The constant wail of past PM and National Hero Sir Lester Bird was, ‘Antigua is not a meritorious society.’
This was not only in relation to his own merit worthiness, and to his own father & former PM, but the wail was for citizens, especially the poor and un-educated whose contribution to nation building was ignored, and their flowers were only given after their expiry.
Having looked at this absence of a most important virtue which recognizes and acclaims good works, it has joined the long list of virtues lost on the plantation. Knowing one’s roots exposes the customs of African people all over the continent, singing the praises of their great persons of character while alive, and evermore when passed on. On this continent of God culture, man can even evolve to divinity.

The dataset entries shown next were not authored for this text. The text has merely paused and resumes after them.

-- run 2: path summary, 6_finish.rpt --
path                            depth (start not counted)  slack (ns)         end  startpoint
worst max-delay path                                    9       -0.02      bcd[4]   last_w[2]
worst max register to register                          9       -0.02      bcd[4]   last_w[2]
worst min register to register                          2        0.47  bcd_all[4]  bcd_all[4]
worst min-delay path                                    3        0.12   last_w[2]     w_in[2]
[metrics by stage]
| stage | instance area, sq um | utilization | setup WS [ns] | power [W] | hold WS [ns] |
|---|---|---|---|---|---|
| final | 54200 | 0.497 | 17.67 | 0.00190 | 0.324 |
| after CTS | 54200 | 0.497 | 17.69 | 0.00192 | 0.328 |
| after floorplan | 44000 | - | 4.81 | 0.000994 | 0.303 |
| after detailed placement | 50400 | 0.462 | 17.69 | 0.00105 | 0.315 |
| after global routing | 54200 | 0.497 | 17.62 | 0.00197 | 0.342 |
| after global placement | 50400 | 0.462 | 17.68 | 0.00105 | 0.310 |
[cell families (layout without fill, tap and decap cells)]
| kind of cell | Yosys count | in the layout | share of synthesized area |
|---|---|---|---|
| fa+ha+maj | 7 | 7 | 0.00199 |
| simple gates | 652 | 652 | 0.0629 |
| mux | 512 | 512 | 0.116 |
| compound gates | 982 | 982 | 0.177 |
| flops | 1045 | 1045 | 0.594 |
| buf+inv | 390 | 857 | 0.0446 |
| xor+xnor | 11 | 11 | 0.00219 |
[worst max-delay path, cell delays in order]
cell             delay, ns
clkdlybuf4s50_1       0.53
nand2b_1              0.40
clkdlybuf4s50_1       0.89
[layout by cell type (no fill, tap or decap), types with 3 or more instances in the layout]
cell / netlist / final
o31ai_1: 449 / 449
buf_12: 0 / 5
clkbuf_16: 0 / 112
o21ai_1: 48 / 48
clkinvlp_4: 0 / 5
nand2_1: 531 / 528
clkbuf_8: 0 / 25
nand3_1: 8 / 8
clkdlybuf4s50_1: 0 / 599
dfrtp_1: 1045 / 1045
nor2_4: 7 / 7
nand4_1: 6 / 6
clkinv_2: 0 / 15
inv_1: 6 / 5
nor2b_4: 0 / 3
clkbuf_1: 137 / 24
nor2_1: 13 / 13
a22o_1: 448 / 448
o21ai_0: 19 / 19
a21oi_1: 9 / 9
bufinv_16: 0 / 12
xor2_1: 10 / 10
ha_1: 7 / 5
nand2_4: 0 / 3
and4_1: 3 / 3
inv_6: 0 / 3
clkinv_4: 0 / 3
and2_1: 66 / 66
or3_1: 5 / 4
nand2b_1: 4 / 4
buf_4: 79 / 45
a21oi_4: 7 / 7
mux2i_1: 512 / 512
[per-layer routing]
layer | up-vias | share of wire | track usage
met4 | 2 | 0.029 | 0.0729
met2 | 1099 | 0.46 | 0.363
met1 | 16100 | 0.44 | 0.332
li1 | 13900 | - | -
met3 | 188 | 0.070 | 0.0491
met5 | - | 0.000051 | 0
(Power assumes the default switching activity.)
`src/rtl/control_unit.sv`:
```
// Multi-cycle MIPS-subset control unit: 8-state FSM plus combinational
// control decode of the registered state and the current opcode.
//
// Ports:
//   CLK, Reset (async, active-low)     clock and reset
//   opcode[5:0], zero                  instruction opcode, ALU zero flag
//   state[2:0]                         current FSM state
//   PCWre, IRWre, InsMemRW             PC / IR / instruction memory control
//   RegWre, RegDst[1:0], WrRegDSrc     register-file write control
//   ALUSrcA, ALUSrcB, ALUOp[2:0]       ALU operand / operation select
//   ExtSel                             immediate extension select
//   mRD, mWR, DBDataSrc                data memory / data bus control
//   PCSrc[1:0]                         next-PC select
//
// Build option: define CU_HALT_EN to make opcode 111111 a sticky halt
// (PC frozen, FSM idles IF/ID until Reset). Without it, 111111 is a NOP.

module control_unit (
    input  logic       CLK,
    input  logic       Reset,
    input  logic [5:0] opcode,
    input  logic       zero,
    output logic [2:0] state,
    output logic       PCWre,
    output logic       IRWre,
    output logic       InsMemRW,
    output logic       RegWre,
    output logic [1:0] RegDst,
    output logic       WrRegDSrc,
    output logic       ALUSrcA,
    output logic       ALUSrcB,
    output logic [2:0] ALUOp,
    output logic       ExtSel,
    output logic       mRD,
    output logic       mWR,
    output logic       DBDataSrc,
    output logic [1:0] PCSrc
);

    typedef enum logic [2:0] {
        S_IF     = 3'b000,
        S_ID     = 3'b001,
        S_EXE_LS = 3'b010,
        S_MEM    = 3'b011,
        S_WB_L   = 3'b100,
        S_EXE_B  = 3'b101,
        S_EXE_A  = 3'b110,
        S_WB_A   = 3'b111
    } state_t;

    state_t state_q, state_d;

    logic op_add, op_sub, op_addiu, op_and, op_andi, op_ori, op_slt;
    logic op_sw, op_lw, op_beq, op_bne, op_j, op_jr, op_jal;
    logic op_halt, op_rtype, op_imm, op_alu, op_jump, op_nop;
    logic halted;

    assign op_add   = (opcode == 6'b000000);
    assign op_sub   = (opcode == 6'b000001);
    assign op_addiu = (opcode == 6'b000010);
    assign op_and   = (opcode == 6'b010000);
    assign op_andi  = (opcode == 6'b010001);
    assign op_ori   = (opcode == 6'b010010);
    assign op_slt   = (opcode == 6'b100110);
    assign op_sw    = (opcode == 6'b110000);
    assign op_lw    = (opcode == 6'b110001);
    assign op_beq   = (opcode == 6'b110100);
    assign op_bne   = (opcode == 6'b110101);
    assign op_j     = (opcode == 6'b111000);
    assign op_jr    = (opcode == 6'b111001);
    assign op_jal   = (opcode == 6'b111010);

    assign op_rtype = op_add | op_sub | op_and | op_slt;
    assign op_imm   = op_addiu | op_andi | op_ori;
    assign op_alu   = op_rtype | op_imm;
    assign op_jump  = op_j | op_jr | op_jal;

`ifdef CU_HALT_EN
    logic halted_q, halted_d;

    assign op_halt = (opcode == 6'b111111);

    // Sticky until Reset: once a halt is decoded the core only idles.
    always_comb begin
        halted_d = halted_q;
        if (state_q == S_ID && op_halt) halted_d = 1'b1;
    end

    always_ff @(posedge CLK or negedge Reset) begin
        if (!Reset) halted_q <= 1'b0;
        else        halted_q <= halted_d;
    end

    assign halted = halted_q;
`else
    assign op_halt = 1'b0;
    assign halted  = 1'b0;
`endif

    // Anything not decoded above (including 111111 when halt is not
    // built in) retires as a NOP that just advances the PC.
    assign op_nop = ~(op_alu | op_sw | op_lw | op_beq | op_bne |
                      op_jump | op_halt);

    always_comb begin
        state_d = state_q;
        unique case (state_q)
            S_IF:     state_d = S_ID;
            S_ID: begin
                if (halted || op_jump || op_halt || op_nop)
                    state_d = S_IF;
                else if (op_beq || op_bne)
                    state_d = S_EXE_B;
                else if (op_lw || op_sw)
                    state_d = S_EXE_LS;
                else
                    state_d = S_EXE_A;
            end
            S_EXE_LS: state_d = S_MEM;
            S_MEM:    state_d = op_lw ? S_WB_L : S_IF;
            S_WB_L:   state_d = S_IF;
            S_EXE_B:  state_d = S_IF;
            S_EXE_A:  state_d = S_WB_A;
            S_WB_A:   state_d = S_IF;
            default:  state_d = S_IF;
        endcase
    end

    always_ff @(posedge CLK or negedge Reset) begin
        if (!Reset) state_q <= S_IF;
        else        state_q <= state_d;
    end

    logic in_if, in_id, in_exe, in_mem, in_wbl, in_wba, in_exb;
    logic id_live, br_taken;

    assign in_if   = (state_q == S_IF);
    assign in_id   = (state_q == S_ID);
    assign in_mem  = (state_q == S_MEM);
    assign in_wbl  = (state_q == S_WB_L);
    assign in_wba  = (state_q == S_WB_A);
    assign in_exb  = (state_q == S_EXE_B);
    assign in_exe  = (state_q == S_EXE_A) || in_wba ||
                     (state_q == S_EXE_LS) || in_exb;
    assign id_live = in_id && !halted;
    assign br_taken = (op_beq && zero) || (op_bne && !zero);

    always_comb begin
        IRWre     = in_if;
        InsMemRW  = in_if;
        PCWre     = 1'b0;
        PCSrc     = 2'b00;
        RegWre    = 1'b0;
        RegDst    = 2'b00;
        WrRegDSrc = 1'b0;
        ALUSrcA   = 1'b0;
        ALUSrcB   = 1'b0;
        ALUOp     = 3'b000;
        ExtSel    = 1'b0;
        mRD       = 1'b0;
        mWR       = 1'b0;
        DBDataSrc = 1'b0;

        if (!halted) begin
            PCWre = (id_live && (op_jump || op_nop)) || in_exb ||
                    (in_mem && op_sw) || in_wbl || in_wba;
        end

        if (id_live && (op_j || op_jal)) PCSrc = 2'b11;
        else if (id_live && op_jr)       PCSrc = 2'b10;
        else if (in_exb && br_taken)     PCSrc = 2'b01;

        // jal links PC+4 into $31 during ID; RegDst/WrRegDSrc stay 0.
        RegWre    = in_wba || in_wbl || (id_live && op_jal);
        WrRegDSrc = in_wba || in_wbl;
        if (in_wba && op_rtype)                   RegDst = 2'b10;
        else if ((in_wba && op_imm) || in_wbl)    RegDst = 2'b01;

        if (in_exe) begin
            ALUSrcB = op_imm || op_lw || op_sw;
            ExtSel  = op_addiu || op_lw || op_sw || op_beq || op_bne;
            unique case (1'b1)
                op_sub, op_beq, op_bne: ALUOp = 3'b001;
                op_slt:                 ALUOp = 3'b010;
                op_and, op_andi:        ALUOp = 3'b100;
                op_ori:                 ALUOp = 3'b101;
                default:                ALUOp = 3'b000;
            endcase
        end

        mRD       = in_mem && op_lw;
        mWR       = in_mem && op_sw;
        DBDataSrc = (in_mem || in_wbl) && op_lw;
    end

    assign state = state_q;

endmodule

```
File: src/rtl/re_slot_scheduler.sv
// re_slot_scheduler: per-slot sequencer for the PUSCH RE mapper.
// Validates and latches the slot allocation, then walks the allocated
// symbols: request DMRS/FFT data, start the mapper, wait for symbol done.
module re_slot_scheduler #(
  parameter  int unsigned TIMEOUT = 4095,
  localparam int unsigned SC_W    = 11,
  localparam int unsigned RB_W    = 7,
  localparam int unsigned SYM_W   = 4,
  localparam int unsigned MASK_W  = 14,
  localparam int unsigned WD_W    = 12,
  localparam int unsigned SUM_W   = 12
) (
  input  logic              clk_re_i,
  input  logic              rst_re_i,
  input  logic              slot_start_i,
  input  logic              abort_i,
  input  logic [SC_W-1:0]   n_sc_i,
  input  logic [RB_W-1:0]   n_rb_i,
  input  logic [SYM_W-1:0]  sym_start_i,
  input  logic [SYM_W-1:0]  sym_end_i,
  input  logic [MASK_W-1:0] dmrs_mask_i,
  output logic              dmrs_req_o,
  input  logic              dmrs_done_i,
  output logic              fft_req_o,
  input  logic              fft_done_i,
  output logic              map_start_o,
  output logic              map_is_dmrs_o,
  output logic [SYM_W-1:0]  map_sym_o,
  output logic [SC_W-1:0]   map_first_o,
  output logic [SC_W-1:0]   map_last_o,
  input  logic              map_sym_done_i,
  output logic              busy_o,
  output logic              slot_done_o,
  output logic              cfg_err_o,
  output logic              timeout_err_o
);

  typedef enum logic [2:0] {
    S_IDLE     = 3'd0,
    S_REQ      = 3'd1,
    S_START    = 3'd2,
    S_WAIT_MAP = 3'd3,
    S_DONE     = 3'd4
  } state_e;

  state_e              state_q, state_d;
  logic [SYM_W-1:0]    sym_q, sym_d;
  logic [SYM_W-1:0]    end_q, end_d;
  logic [MASK_W-1:0]   mask_q, mask_d;
  logic [SC_W-1:0]     first_q, first_d;
  logic [SC_W-1:0]     last_q, last_d;
  logic [WD_W-1:0]     wd_q, wd_d;
  logic                busy_q, busy_d;
  logic                dmrs_req_q, dmrs_req_d;
  logic                fft_req_q, fft_req_d;
  logic                map_start_q, map_start_d;
  logic                is_dmrs_q, is_dmrs_d;
  logic                slot_done_q, slot_done_d;
  logic                cfg_err_q, cfg_err_d;
  logic                timeout_err_q, timeout_err_d;

  logic [SUM_W-1:0]    cfg_sum_c;
  logic [SC_W-1:0]     rb12_c;
  logic [SC_W-1:0]     last_c;
  logic                cfg_ok_c;
  logic                wd_expired_c;
  logic                src_done_c;

  // Configuration check and mapper bound arithmetic on the live inputs
  always_comb begin
    cfg_sum_c    = SUM_W'(n_sc_i) + SUM_W'(n_rb_i) * SUM_W'(12);
    rb12_c       = SC_W'(n_rb_i) * SC_W'(12);
    last_c       = n_sc_i + rb12_c - SC_W'(1);
    cfg_ok_c     = (sym_start_i <= sym_end_i) && (sym_end_i <= SYM_W'(13)) &&
                   (n_rb_i >= RB_W'(1)) && (n_rb_i <= RB_W'(100)) &&
                   (cfg_sum_c <= SUM_W'(1200));
    wd_expired_c = (wd_q == WD_W'(TIMEOUT - 1));
    src_done_c   = mask_q[sym_q] ? dmrs_done_i : fft_done_i;
  end

  // Next-state, latched configuration, watchdog and registered-output decode
  always_comb begin
    state_d       = state_q;
    sym_d         = sym_q;
    end_d         = end_q;
    mask_d        = mask_q;
    first_d       = first_q;
    last_d        = last_q;
    wd_d          = '0;
    cfg_err_d     = 1'b0;
    timeout_err_d = 1'b0;

    if (abort_i) begin
      state_d = S_IDLE;
    end else begin
      case (state_q)
        S_IDLE: begin
          if (slot_start_i) begin
            if (cfg_ok_c) begin
              sym_d   = sym_start_i;
              end_d   = sym_end_i;
              mask_d  = dmrs_mask_i;
              first_d = n_sc_i;
              last_d  = last_c;
              state_d = S_REQ;
            end else begin
              cfg_err_d = 1'b1;
            end
          end
        end
        S_REQ: begin
          if (wd_expired_c) begin
            timeout_err_d = 1'b1;
            state_d       = S_IDLE;
          end else if (src_done_c) begin
            state_d = S_START;
          end else begin
            wd_d = wd_q + WD_W'(1);
          end
        end
        S_START: begin
          state_d = S_WAIT_MAP;
        end
        S_WAIT_MAP: begin
          if (wd_expired_c) begin
            timeout_err_d = 1'b1;
            state_d       = S_IDLE;
          end else if (map_sym_done_i) begin
            if (sym_q == end_q) begin
              state_d = S_DONE;
            end else begin
              sym_d   = sym_q + SYM_W'(1);
              state_d = S_REQ;
            end
          end else begin
            wd_d = wd_q + WD_W'(1);
          end
        end
        S_DONE: begin
          state_d = S_IDLE;
        end
        default: begin
          state_d = S_IDLE;
        end
      endcase
    end

    busy_d      = (state_d != S_IDLE);
    dmrs_req_d  = (state_d == S_REQ) &&  mask_d[sym_d];
    fft_req_d   = (state_d == S_REQ) && !mask_d[sym_d];
    map_start_d = (state_d == S_START);
    slot_done_d = (state_d == S_DONE);
    is_dmrs_d   = mask_d[sym_d];
  end

  // State and output registers
  always_ff @(posedge clk_re_i) begin
    if (rst_re_i) begin
      state_q       <= S_IDLE;
      sym_q         <= '0;
      end_q         <= '0;
      mask_q        <= '0;
      first_q       <= '0;
      last_q        <= '0;
      wd_q          <= '0;
      busy_q        <= 1'b0;
      dmrs_req_q    <= 1'b0;
      fft_req_q     <= 1'b0;
      map_start_q   <= 1'b0;
      is_dmrs_q     <= 1'b0;
      slot_done_q   <= 1'b0;
      cfg_err_q     <= 1'b0;
      timeout_err_q <= 1'b0;
    end else begin
      state_q       <= state_d;
      sym_q         <= sym_d;
      end_q         <= end_d;
      mask_q        <= mask_d;
      first_q       <= first_d;
      last_q        <= last_d;
      wd_q          <= wd_d;
      busy_q        <= busy_d;
      dmrs_req_q    <= dmrs_req_d;
      fft_req_q     <= fft_req_d;
      map_start_q   <= map_start_d;
      is_dmrs_q     <= is_dmrs_d;
      slot_done_q   <= slot_done_d;
      cfg_err_q     <= cfg_err_d;
      timeout_err_q <= timeout_err_d;
    end
  end

  assign dmrs_req_o    = dmrs_req_q;
  assign fft_req_o     = fft_req_q;
  assign map_start_o   = map_start_q;
  assign map_is_dmrs_o = is_dmrs_q;
  assign map_sym_o     = sym_q;
  assign map_first_o   = first_q;
  assign map_last_o    = last_q;
  assign busy_o        = busy_q;
  assign slot_done_o   = slot_done_q;
  assign cfg_err_o     = cfg_err_q;
  assign timeout_err_o = timeout_err_q;

endmodule
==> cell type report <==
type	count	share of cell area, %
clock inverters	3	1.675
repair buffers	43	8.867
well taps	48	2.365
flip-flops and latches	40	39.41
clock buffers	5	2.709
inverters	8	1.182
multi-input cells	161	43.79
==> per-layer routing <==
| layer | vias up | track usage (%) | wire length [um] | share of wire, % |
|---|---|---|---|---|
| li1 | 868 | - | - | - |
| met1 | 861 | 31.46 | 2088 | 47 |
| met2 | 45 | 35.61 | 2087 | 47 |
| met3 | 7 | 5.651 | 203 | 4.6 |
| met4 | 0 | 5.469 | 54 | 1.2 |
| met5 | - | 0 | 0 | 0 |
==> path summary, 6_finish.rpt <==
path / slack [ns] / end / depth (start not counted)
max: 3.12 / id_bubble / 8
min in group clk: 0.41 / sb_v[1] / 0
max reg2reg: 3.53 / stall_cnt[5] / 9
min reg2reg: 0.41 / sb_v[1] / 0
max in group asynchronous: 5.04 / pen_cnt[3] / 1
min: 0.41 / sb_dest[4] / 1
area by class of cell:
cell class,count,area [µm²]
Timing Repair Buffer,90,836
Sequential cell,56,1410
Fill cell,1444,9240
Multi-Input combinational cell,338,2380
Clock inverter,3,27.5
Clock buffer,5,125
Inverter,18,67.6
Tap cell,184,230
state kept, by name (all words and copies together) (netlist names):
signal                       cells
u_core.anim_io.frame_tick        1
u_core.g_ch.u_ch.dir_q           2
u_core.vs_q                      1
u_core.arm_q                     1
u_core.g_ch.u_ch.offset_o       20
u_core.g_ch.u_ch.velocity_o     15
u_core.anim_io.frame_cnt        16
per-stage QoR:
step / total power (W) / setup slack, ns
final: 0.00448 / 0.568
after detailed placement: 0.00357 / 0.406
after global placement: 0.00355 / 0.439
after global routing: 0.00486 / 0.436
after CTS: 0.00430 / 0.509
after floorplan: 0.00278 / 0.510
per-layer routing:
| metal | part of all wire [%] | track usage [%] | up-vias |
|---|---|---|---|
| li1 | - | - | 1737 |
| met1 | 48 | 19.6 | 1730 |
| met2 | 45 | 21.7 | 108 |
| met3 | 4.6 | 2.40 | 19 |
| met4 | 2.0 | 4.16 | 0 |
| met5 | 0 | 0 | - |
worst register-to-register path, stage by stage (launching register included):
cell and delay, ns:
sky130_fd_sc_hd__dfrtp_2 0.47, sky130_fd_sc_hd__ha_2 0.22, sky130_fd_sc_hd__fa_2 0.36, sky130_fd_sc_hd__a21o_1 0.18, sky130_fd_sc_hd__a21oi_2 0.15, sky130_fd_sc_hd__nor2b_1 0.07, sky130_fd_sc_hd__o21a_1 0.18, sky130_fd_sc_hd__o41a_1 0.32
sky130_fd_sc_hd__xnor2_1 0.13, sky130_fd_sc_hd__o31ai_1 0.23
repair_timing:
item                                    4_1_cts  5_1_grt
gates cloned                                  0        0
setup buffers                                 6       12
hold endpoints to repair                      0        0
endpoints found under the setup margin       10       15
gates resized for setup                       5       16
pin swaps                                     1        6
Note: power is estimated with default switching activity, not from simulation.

The mantra of the plantation, ‘each man for himself’ had no comfort of ‘God for us all’ and today we wind our way out of this plantation mentality, the four hundred cruel years of being treated less than human, a nobody, a slave.
Building self-esteem is not as easy as it may seem. The plantation hate between persons still exists for no reason except finding a place to vent it, it then vents on those subjected to the lowest level of the economy. At each level there is contempt for others, and those exceptional acts of our own people are ignored or disregarded by envy.
Appreciating each other should not require hundreds of years to overcome the horrors of the past, but struggling to learn family, culture(whose), applicable education, brotherhood, integrity, honesty, comradeship, kindness, uncolonized spirituality, empathy and love, is taking a very long time. Learning all the above guarantees personal development and achievement whereby appreciation and meritocracy follows.